- Directed by: Lothar Mendes
- Screenplay by: Edward Knoblock E. M. Delafield (Additional dialogue)
- Story by: Hans Rameau
- Produced by: Lothar Mendes
- Starring: Ignacy Jan Paderewski Charles Farrell Marie Tempest Barbara Greene Eric Portman
- Cinematography: Jan Stallich
- Edited by: Philip Charlot
- Production company: Pall Mall Productions
- Distributed by: United Artists
- Release dates: 11 February 1937 (United Kingdom); 9 May 1938 (United States);
- Running time: 86 minutes
- Country: United Kingdom
- Language: English

= Moonlight Sonata (film) =

Moonlight Sonata is a 1937 British drama film directed by Lothar Mendes and written by E. M. Delafield and Edward Knoblock. The film stars Ignacy Jan Paderewski, Charles Farrell, Marie Tempest, Barbara Greene and Eric Portman. The film was released on 11 February 1937, by United Artists
and re-released in 1943 as The Charmer (shortened).

==Plot==
In Sweden, Eric Molander (Charles Farrell) professes his genuine love for Ingrid (Barbara Greene), the beautiful young granddaughter of baroness Lindenborg (Marie Tempest).

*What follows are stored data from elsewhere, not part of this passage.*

File: src/rtl/gain_scheduled_pd_steering_macros.svh
// ----------------------------------------------------------------------------
// gain scheduled pd steering: assertion macros
// Clocked assertion shorthands used by the steering controller top level.
// ----------------------------------------------------------------------------
`ifndef GAIN_SCHEDULED_PD_STEERING_MACROS_SVH
`define GAIN_SCHEDULED_PD_STEERING_MACROS_SVH

// checked only outside reset
`define GSP_ASSERT_CLK(label, expr, msg) \
   label: assert property (@(posedge clock) disable iff (reset) expr) \
      else $error(msg);

// checked on every edge, reset included
`define GSP_ASSERT_ALWAYS(label, expr, msg) \
   label: assert property (@(posedge clock) expr) \
      else $error(msg);

`endif

File: src/rtl/gsp_pkg.sv
// ----------------------------------------------------------------------------
// gsp_pkg
// Types, widths and constants of the gain scheduled pd steering controller.
// ----------------------------------------------------------------------------
`default_nettype none

package gsp_pkg;

   localparam int ERR_W         = 9;
   localparam int HISTORY_DEPTH = 3;
   localparam int SPEED_W       = 12;
   localparam int GAIN_W        = 16;

   // 3*e0 - 2*e1 - e3 stays within six error magnitudes
   localparam int D5_W  = ERR_W + 3;
   localparam int PKP_W = GAIN_W + ERR_W + 1;
   localparam int PKD_W = GAIN_W + D5_W + 1;
   localparam int SUM_W = PKD_W + 2;
   localparam int X_W   = SUM_W - 8;
   localparam int T1_W  = PKP_W - 8;

   // floor(x / 5) = (x * RECIP) >> RECIP_SHIFT, exact for x < 2**X_W
   localparam int RECIP_SHIFT = X_W + 3;
   localparam longint unsigned RECIP = ((64'd1 << RECIP_SHIFT) + 64'd4) / 64'd5;
   localparam int RECIP_W = $clog2(RECIP + 1);

   localparam int PULSE_W  = 10;
   localparam int OFFSET_W = 8;
   localparam int SE_W     = 15;

   localparam int CENTER_PULSE  = 753;
   localparam int PULSE_SWING   = 89;
   localparam int PULSE_MIN     = CENTER_PULSE - PULSE_SWING;
   localparam int PULSE_MAX     = CENTER_PULSE + PULSE_SWING;
   localparam int BIG_LIMIT     = 110;
   localparam int MID_LIMIT     = 35;
   localparam int SE_MAX        = 32767;
   localparam int THRESH_RESET  = 375;

   localparam int CSR_IDX_W  = 3;
   localparam int CSR_DATA_W = 64;

   localparam logic [CSR_IDX_W-1:0] CSR_SERVO_KP        = 3'd0;
   localparam logic [CSR_IDX_W-1:0] CSR_SERVO_KD        = 3'd1;
   localparam logic [CSR_IDX_W-1:0] CSR_MOTOR_GAIN      = 3'd2;
   localparam logic [CSR_IDX_W-1:0] CSR_SPEED_THRESHOLD = 3'd3;
   localparam logic [CSR_IDX_W-1:0] CSR_CLOSED_LOOP     = 3'd4;
   localparam logic [CSR_IDX_W-1:0] CSR_SPEED_BOOST     = 3'd5;

   typedef enum logic [1:0] {
      SLOT_SMALL,
      SLOT_MID,
      SLOT_BIG
   } gain_slot_type;

   typedef struct packed {
      logic signed [ERR_W-1:0] line_position;
      logic [SPEED_W-1:0]      speed;
   } req_type;

   typedef struct packed {
      logic [PULSE_W-1:0]         servo_pulse;
      logic signed [OFFSET_W-1:0] steering_offset;
      logic [SE_W-1:0]            speed_error;
      logic                       speed_error_valid;
   } rsp_type;

   typedef struct packed {
      logic [3*GAIN_W-1:0] servo_kp;
      logic [3*GAIN_W-1:0] servo_kd;
      logic [4*GAIN_W-1:0] motor_gain;
      logic [SPEED_W-1:0]  speed_threshold;
      logic                closed_loop;
      logic                speed_boost;
   } cfg_type;

   // after gain choice
   typedef struct packed {
      logic signed [ERR_W-1:0] e0;
      logic signed [D5_W-1:0]  d5;
      logic [GAIN_W-1:0]       kp;
      logic [GAIN_W-1:0]       kd;
      logic [GAIN_W-1:0]       motor_kp;
      logic [GAIN_W-1:0]       motor_kd;
      logic                    boost;
   } sched_type;

   // raw products
   typedef struct packed {
      logic signed [PKP_W-1:0] p_kp;
      logic signed [PKD_W-1:0] p_kd;
      logic signed [PKP_W-1:0] m_kp;
      logic signed [PKD_W-1:0] m_kd;
      logic                    boost;
   } prod_type;

   // magnitudes divided by 256
   typedef struct packed {
      logic             pd_neg;
      logic [X_W-1:0]   pd_x;
      logic [T1_W-1:0]  t1;
      logic [X_W-1:0]   t2_x;
      logic             boost;
   } mag_type;

   // magnitudes divided by 1280, t1 still divided by 256
   typedef struct packed {
      logic             pd_neg;
      logic [X_W-1:0]   pd_q;
      logic [T1_W-1:0]  t1;
      logic [X_W-1:0]   t2_q;
      logic             boost;
   } quot_type;

endpackage

`default_nettype wire

File: src/rtl/gsp_sched.sv
// ----------------------------------------------------------------------------
// gsp_sched
// Input register: gain choice, error history, motor gain state, derivative.
// ----------------------------------------------------------------------------
`default_nettype none

module gsp_sched
   import gsp_pkg::*;
(
   input  wire logic      clock,
   input  wire logic      reset,
   input  wire cfg_type   cfg,
   input  wire logic      req_valid,
   output logic           req_stall,
   input  wire req_type   req_data,
   output logic           out_valid,
   input  wire logic      out_ready,
   output sched_type      out_data
);

   logic signed [ERR_W-1:0] hist_ff [HISTORY_DEPTH];
   logic [GAIN_W-1:0]       motor_kp_ff;
   logic [GAIN_W-1:0]       motor_kp_in;
   logic [GAIN_W-1:0]       motor_kd_ff;
   logic [GAIN_W-1:0]       motor_kd_in;
   logic                    valid_ff;
   sched_type               data_ff;
   sched_type               data_in;
   logic                    stage_free;
   logic                    accept;
   logic                    sched_on;
   logic [ERR_W-1:0]        abs_e0;
   gain_slot_type           slot;
   logic signed [ERR_W-1:0] e0;

   always_comb begin
      stage_free = !valid_ff || out_ready;
      req_stall  = !stage_free;
      accept     = req_valid && stage_free;

      e0       = req_data.line_position;
      abs_e0   = e0[ERR_W-1] ? ERR_W'(-e0) : ERR_W'(e0);
      sched_on = cfg.closed_loop && (req_data.speed > cfg.speed_threshold);

      if (!sched_on) begin
         slot = SLOT_SMALL;
      end else if (abs_e0 > ERR_W'(BIG_LIMIT)) begin
         slot = SLOT_BIG;
      end else if (abs_e0 > ERR_W'(MID_LIMIT)) begin
         slot = SLOT_MID;
      end else begin
         slot = SLOT_SMALL;
      end

      // motor gains only move while scheduling is active; mid uses the big set
      motor_kp_in = motor_kp_ff;
      motor_kd_in = motor_kd_ff;
      if (sched_on) begin
         if (slot == SLOT_SMALL) begin
            motor_kp_in = cfg.motor_gain[GAIN_W-1:0];
            motor_kd_in = cfg.motor_gain[2*GAIN_W-1:GAIN_W];
         end else begin
            motor_kp_in = cfg.motor_gain[3*GAIN_W-1:2*GAIN_W];
            motor_kd_in = cfg.motor_gain[4*GAIN_W-1:3*GAIN_W];
         end
      end

      unique case (slot)
         SLOT_SMALL: begin
            data_in.kp = cfg.servo_kp[GAIN_W-1:0];
            data_in.kd = cfg.servo_kd[GAIN_W-1:0];
         end
         SLOT_MID: begin
            data_in.kp = cfg.servo_kp[2*GAIN_W-1:GAIN_W];
            data_in.kd = cfg.servo_kd[2*GAIN_W-1:GAIN_W];
         end
         SLOT_BIG: begin
            data_in.kp = cfg.servo_kp[3*GAIN_W-1:2*GAIN_W];
            data_in.kd = cfg.servo_kd[3*GAIN_W-1:2*GAIN_W];
         end
         default: begin
            data_in.kp = cfg.servo_kp[GAIN_W-1:0];
            data_in.kd = cfg.servo_kd[GAIN_W-1:0];
         end
      endcase

      data_in.e0 = e0;
      // five times the weighted derivative: 3*e0 - 2*e1 - e3
      data_in.d5 = (D5_W'(e0) <<< 1) + D5_W'(e0)
                 - (D5_W'(hist_ff[0]) <<< 1) - D5_W'(hist_ff[2]);
      data_in.motor_kp = motor_kp_in;
      data_in.motor_kd = motor_kd_in;
      data_in.boost    = cfg.speed_boost;
   end

   always_ff @(posedge clock) begin
      if (reset) begin
         valid_ff    <= 1'b0;
         motor_kp_ff <= '0;
         motor_kd_ff <= '0;
         for (int i = 0; i < HISTORY_DEPTH; i++) begin
            hist_ff[i] <= '0;
         end
      end else begin
         if (stage_free) begin
            valid_ff <= req_valid;
         end
         if (accept) begin
            motor_kp_ff <= motor_kp_in;
            motor_kd_ff <= motor_kd_in;
            hist_ff[0]  <= e0;
            for (int i = 1; i < HISTORY_DEPTH; i++) begin
               hist_ff[i] <= hist_ff[i-1];
            end
         end
      end
      if (accept) begin
         data_ff <= data_in;
      end
   end

   assign out_valid = valid_ff;
   assign out_data  = data_ff;

endmodule

`default_nettype wire

File: src/rtl/gsp_mult.sv
// ----------------------------------------------------------------------------
// gsp_mult
// Product stage: servo and motor gain products, one multiplier each.
// ----------------------------------------------------------------------------
`default_nettype none

module gsp_mult
   import gsp_pkg::*;
(
   input  wire logic      clock,
   input  wire logic      reset,
   input  wire logic      in_valid,
   output logic           in_ready,
   input  wire sched_type in_data,
   output logic           out_valid,
   input  wire logic      out_ready,
   output prod_type       out_data
);

   logic     valid_ff;
   prod_type data_ff;
   prod_type data_in;
   logic     stage_free;

   always_comb begin
      stage_free = !valid_ff || out_ready;
      in_ready   = stage_free;

      data_in.p_kp  = PKP_W'($signed({1'b0, in_data.kp})) * PKP_W'(in_data.e0);
      data_in.p_kd  = PKD_W'($signed({1'b0, in_data.kd})) * PKD_W'(in_data.d5);
      data_in.m_kp  = PKP_W'($signed({1'b0, in_data.motor_kp})) * PKP_W'(in_data.e0);
      data_in.m_kd  = PKD_W'($signed({1'b0, in_data.motor_kd})) * PKD_W'(in_data.d5);
      data_in.boost = in_data.boost;
   end

   always_ff @(posedge clock) begin
      if (reset) begin
         valid_ff <= 1'b0;
      end else if (stage_free) begin
         valid_ff <= in_valid;
      end
      if (stage_free && in_valid) begin
         data_ff <= data_in;
      end
   end

   assign out_valid = valid_ff;
   assign out_data  = data_ff;

endmodule

`default_nettype wire

File: src/rtl/gsp_scale.sv
// ----------------------------------------------------------------------------
// gsp_scale
// Two stages: pd sum and magnitudes over 256, then divide by five by
// reciprocal multiply, giving truncation toward zero over 1280.
// ----------------------------------------------------------------------------
`default_nettype none

module gsp_scale
   import gsp_pkg::*;
(
   input  wire logic     clock,
   input  wire logic     reset,
   input  wire logic     in_valid,
   output logic          in_ready,
   input  wire prod_type in_data,
   output logic          out_valid,
   input  wire logic     out_ready,
   output quot_type      out_data
);

   localparam int RP_W = X_W + RECIP_W;

   logic                    mag_valid_ff;
   mag_type                 mag_ff;
   mag_type                 mag_in;
   logic                    quot_valid_ff;
   quot_type                quot_ff;
   quot_type                quot_in;
   logic                    mag_free;
   logic                    quot_free;
   logic signed [SUM_W-1:0] pd_sum;
   logic [SUM_W-1:0]        pd_abs;
   logic [PKP_W-1:0]        m_kp_abs;
   logic [PKD_W-1:0]        m_kd_abs;
   logic [RP_W-1:0]         pd_prod;
   logic [RP_W-1:0]         t2_prod;

   always_comb begin
      quot_free = !quot_valid_ff || out_ready;
      mag_free  = !mag_valid_ff || quot_free;
      in_ready  = mag_free;

      pd_sum = (SUM_W'(in_data.p_kp) <<< 2) + SUM_W'(in_data.p_kp)
             + SUM_W'(in_data.p_kd);
      pd_abs   = pd_sum[SUM_W-1] ? SUM_W'(-pd_sum) : SUM_W'(pd_sum);
      m_kp_abs = in_data.m_kp[PKP_W-1] ? PKP_W'(-in_data.m_kp) : PKP_W'(in_data.m_kp);
      m_kd_abs = in_data.m_kd[PKD_W-1] ? PKD_W'(-in_data.m_kd) : PKD_W'(in_data.m_kd);

      mag_in.pd_neg = pd_sum[SUM_W-1];
      mag_in.pd_x   = pd_abs[SUM_W-1:8];
      mag_in.t1     = m_kp_abs[PKP_W-1:8];
      mag_in.t2_x   = X_W'(m_kd_abs[PKD_W-1:8]);
      mag_in.boost  = in_data.boost;

      pd_prod = RP_W'(mag_ff.pd_x) * RP_W'(RECIP);
      t2_prod = RP_W'(mag_ff.t2_x) * RP_W'(RECIP);

      quot_in.pd_neg = mag_ff.pd_neg;
      quot_in.pd_q   = X_W'(pd_prod >> RECIP_SHIFT);
      quot_in.t1     = mag_ff.t1;
      quot_in.t2_q   = X_W'(t2_prod >> RECIP_SHIFT);
      quot_in.boost  = mag_ff.boost;
   end

   always_ff @(posedge clock) begin
      if (reset) begin
         mag_valid_ff  <= 1'b0;
         quot_valid_ff <= 1'b0;
      end else begin
         if (mag_free) begin
            mag_valid_ff <= in_valid;
         end
         if (quot_free) begin
            quot_valid_ff <= mag_valid_ff;
         end
      end
      if (mag_free && in_valid) begin
         mag_ff <= mag_in;
      end
      if (quot_free && mag_valid_ff) begin
         quot_ff <= quot_in;
      end
   end

   assign out_valid = quot_valid_ff;
   assign out_data  = quot_ff;

endmodule

`default_nettype wire

File: src/rtl/gain_scheduled_pd_steering.sv
// ----------------------------------------------------------------------------
// gain_scheduled_pd_steering
// Gain scheduled PD steering controller with speed-error magnitude.
// Throughput: one item per cycle while the result is not stalled; five
// registered stages, each with its own valid, so a stalled result only
// blocks once every stage is occupied.
// Reset: synchronous; clears history, motor gains, held speed error and
// registers (speed threshold 375, others zero); no clearing pass.
// ----------------------------------------------------------------------------
`default_nettype none

`include "gain_scheduled_pd_steering_macros.svh"

module gain_scheduled_pd_steering
   import gsp_pkg::*;
(
   input  wire logic                  clock,
   input  wire logic                  reset,
   input  wire logic                  req_valid,
   output logic                       req_stall,
   input  wire req_type               req_data,
   output logic                       rsp_valid,
   input  wire logic                  rsp_stall,
   output rsp_type                    rsp_data,
   input  wire logic                  csr_we,
   input  wire logic [CSR_IDX_W-1:0]  csr_index,
   input  wire logic [CSR_DATA_W-1:0] csr_wdata
);

   cfg_type    cfg_ff;
   sched_type  sched_data;
   logic       sched_valid;
   logic       mult_ready;
   prod_type   prod_data;
   logic       prod_valid;
   logic       scale_ready;
   quot_type   quot_data;
   logic       quot_valid;
   logic       out_free;

   logic                       rsp_valid_ff;
   rsp_type                    rsp_ff;
   rsp_type                    rsp_in;
   logic [SE_W-1:0]            speed_error_held_ff;
   logic [SE_W-1:0]            speed_error_held_in;
   logic [OFFSET_W-1:0]        swing;
   logic signed [OFFSET_W-1:0] offset;
   logic [X_W:0]               se_sum;
   logic [SE_W-1:0]            se_new;

   always_ff @(posedge clock) begin
      if (reset) begin
         cfg_ff.servo_kp        <= '0;
         cfg_ff.servo_kd        <= '0;
         cfg_ff.motor_gain      <= '0;
         cfg_ff.speed_threshold <= SPEED_W'(THRESH_RESET);
         cfg_ff.closed_loop     <= 1'b0;
         cfg_ff.speed_boost     <= 1'b0;
      end else if (csr_we) begin
         unique case (csr_index)
            CSR_SERVO_KP:        cfg_ff.servo_kp        <= csr_wdata[3*GAIN_W-1:0];
            CSR_SERVO_KD:        cfg_ff.servo_kd        <= csr_wdata[3*GAIN_W-1:0];
            CSR_MOTOR_GAIN:      cfg_ff.motor_gain      <= csr_wdata[4*GAIN_W-1:0];
            CSR_SPEED_THRESHOLD: cfg_ff.speed_threshold <= csr_wdata[SPEED_W-1:0];
            CSR_CLOSED_LOOP:     cfg_ff.closed_loop     <= csr_wdata[0];
            CSR_SPEED_BOOST:     cfg_ff.speed_boost     <= csr_wdata[0];
            default: begin
            end
         endcase
      end
   end

   gsp_sched u_sched (
      .clock     (clock),
      .reset     (reset),
      .cfg       (cfg_ff),
      .req_valid (req_valid),
      .req_stall (req_stall),
      .req_data  (req_data),
      .out_valid (sched_valid),
      .out_ready (mult_ready),
      .out_data  (sched_data)
   );

   gsp_mult u_mult (
      .clock     (clock),
      .reset     (reset),
      .in_valid  (sched_valid),
      .in_ready  (mult_ready),
      .in_data   (sched_data),
      .out_valid (prod_valid),
      .out_ready (scale_ready),
      .out_data  (prod_data)
   );

   gsp_scale u_scale (
      .clock     (clock),
      .reset     (reset),
      .in_valid  (prod_valid),
      .in_ready  (scale_ready),
      .in_data   (prod_data),
      .out_valid (quot_valid),
      .out_ready (out_free),
      .out_data  (quot_data)
   );

   // output stage: clamp, offset, saturating speed error
   always_comb begin
      out_free = !rsp_valid_ff || !rsp_stall;

      swing  = (quot_data.pd_q > X_W'(PULSE_SWING)) ? OFFSET_W'(PULSE_SWING)
                                                    : OFFSET_W'(quot_data.pd_q);
      offset = quot_data.pd_neg ? -$signed(swing) : $signed(swing);

      se_sum = (X_W+1)'(quot_data.t1) + (X_W+1)'(quot_data.t2_q);
      se_new = (se_sum > (X_W+1)'(SE_MAX)) ? SE_W'(SE_MAX) : SE_W'(se_sum);

      speed_error_held_in = quot_data.boost ? se_new : speed_error_held_ff;

      rsp_in.servo_pulse       = PULSE_W'(CENTER_PULSE) + PULSE_W'(offset);
      rsp_in.steering_offset   = offset;
      rsp_in.speed_error       = speed_error_held_in;
      rsp_in.speed_error_valid = quot_data.boost;
   end

   always_ff @(posedge clock) begin
      if (reset) begin
         rsp_valid_ff        <= 1'b0;
         speed_error_held_ff <= '0;
      end else begin
         if (out_free) begin
            rsp_valid_ff <= quot_valid;
         end
         if (out_free && quot_valid) begin
            speed_error_held_ff <= speed_error_held_in;
         end
      end
      if (out_free && quot_valid) begin
         rsp_ff <= rsp_in;
      end
   end

   assign rsp_valid = rsp_valid_ff;
   assign rsp_data  = rsp_ff;

   `GSP_ASSERT_CLK(a_pulse_range, rsp_valid |-> (rsp_data.servo_pulse >= PULSE_W'(PULSE_MIN)) && (rsp_data.servo_pulse <= PULSE_W'(PULSE_MAX)), "servo pulse outside clamp range")
   `GSP_ASSERT_CLK(a_offset_match, rsp_valid |-> (rsp_data.servo_pulse == PULSE_W'(CENTER_PULSE) + PULSE_W'(rsp_data.steering_offset)), "steering offset does not match pulse")
   `GSP_ASSERT_CLK(a_held_match, rsp_valid |-> (rsp_data.speed_error == speed_error_held_ff), "speed error differs from held value")
   `GSP_ASSERT_ALWAYS(a_reset_empty, reset |=> !rsp_valid, "result valid right after reset")

endmodule

`default_nettype wire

Meanwhile, in the nearby countryside, a plane with Paderewski and two other passengers on board is forced to land due to mechanical problems. The travellers take refuge at the baroness's country estate; one of them, worldly Mario de la Costa (Eric Portman), uses his deceptive charm to steal the naive young Ingrid away from her honest-hearted lover. With Paderewski's help – he plays a hauntingly beautiful rendition of Beethoven's "Moonlight Sonata" which soothingly calms the flighty-minded Ingrid and allows her to come to her senses – Eric exposes Mario as a shameless fortune-hunter who already has a wife, and the young hero and heroine are reunited. Seen at the beginning of the film as a happily married couple who are attending one of Mr. Paderewski's packed piano recitals, Eric and Ingrid have become the joyful parents of an adorable curly-headed little damsel who herself gets to meet the great artist in person at the concert (while enthusiastically clapping along with everyone else, the toddler had accidentally dropped her bouncy-ball which had rolled up the aisle and onto the stage, where the smilingly-amused Paderewski had caught the ball and graciously returned it to the little girl with a bow and a tender handshake, much to the charmed delight of both her parents and the thunderously-applauding crowd); at Ingrid's request, Paderewski then plays the Moonlight Sonata as his finale. During an after-concert gathering of his closest friends and business-associates, Paderewski begins to relate the details shown in the remainder of the movie, and how his playing of the Moonlight Sonata five years prior had helped cement the romantic bond between the little girl's mother and father. It is also revealed that Mr. Paderewski's playing of this very same lovely melody some two decades earlier had fortuitously brought Ingrid's own parents together, as well.

== Cast ==
- Ignacy Jan Paderewski as Himself
- Charles Farrell as Eric Molander
- Marie Tempest as Baroness Lindenborg
- Barbara Greene as Ingrid Hansen
- Eric Portman as Mario de la Costa
- W. Graham Brown as Dr. Kurt Broman
- Queenie Leonard as Margit
- Laurence Hanray as Mr. Bishop
- Binkie Stuart as Eric and Ingrid's Child

==Critical reception==
The New York Times wrote, "LONDON has at last seen "Moonlight Sonata," the film which Paderewski made at Denham last Summer for Lothar Mendez. It is an elegant little picture, set in a beautiful villa among the Swedish firs, and made with a dignity and simplicity worthy of the great figure for whom it was composed. The film begins with a concert at which Paderewski plays the whole of Liszt's Second Hungarian Rhapsody and the first movement of the Moonlight Sonata. Later in the film he plays his own Minuet. The recording of these pieces is excellent and the close-ups of the great pianist and of his hands are fascinating. For the rest he fits simply and unobtrusively into a simple story, speaking with slow precision and acting as naturally as if he were playing his part in real life"; while Leonard Maltin gave the film two and a half out of four stars, and noted "Well-made but stodgy romance, set in household of Swedish baroness, is excuse for screen appearance by famous concert pianist."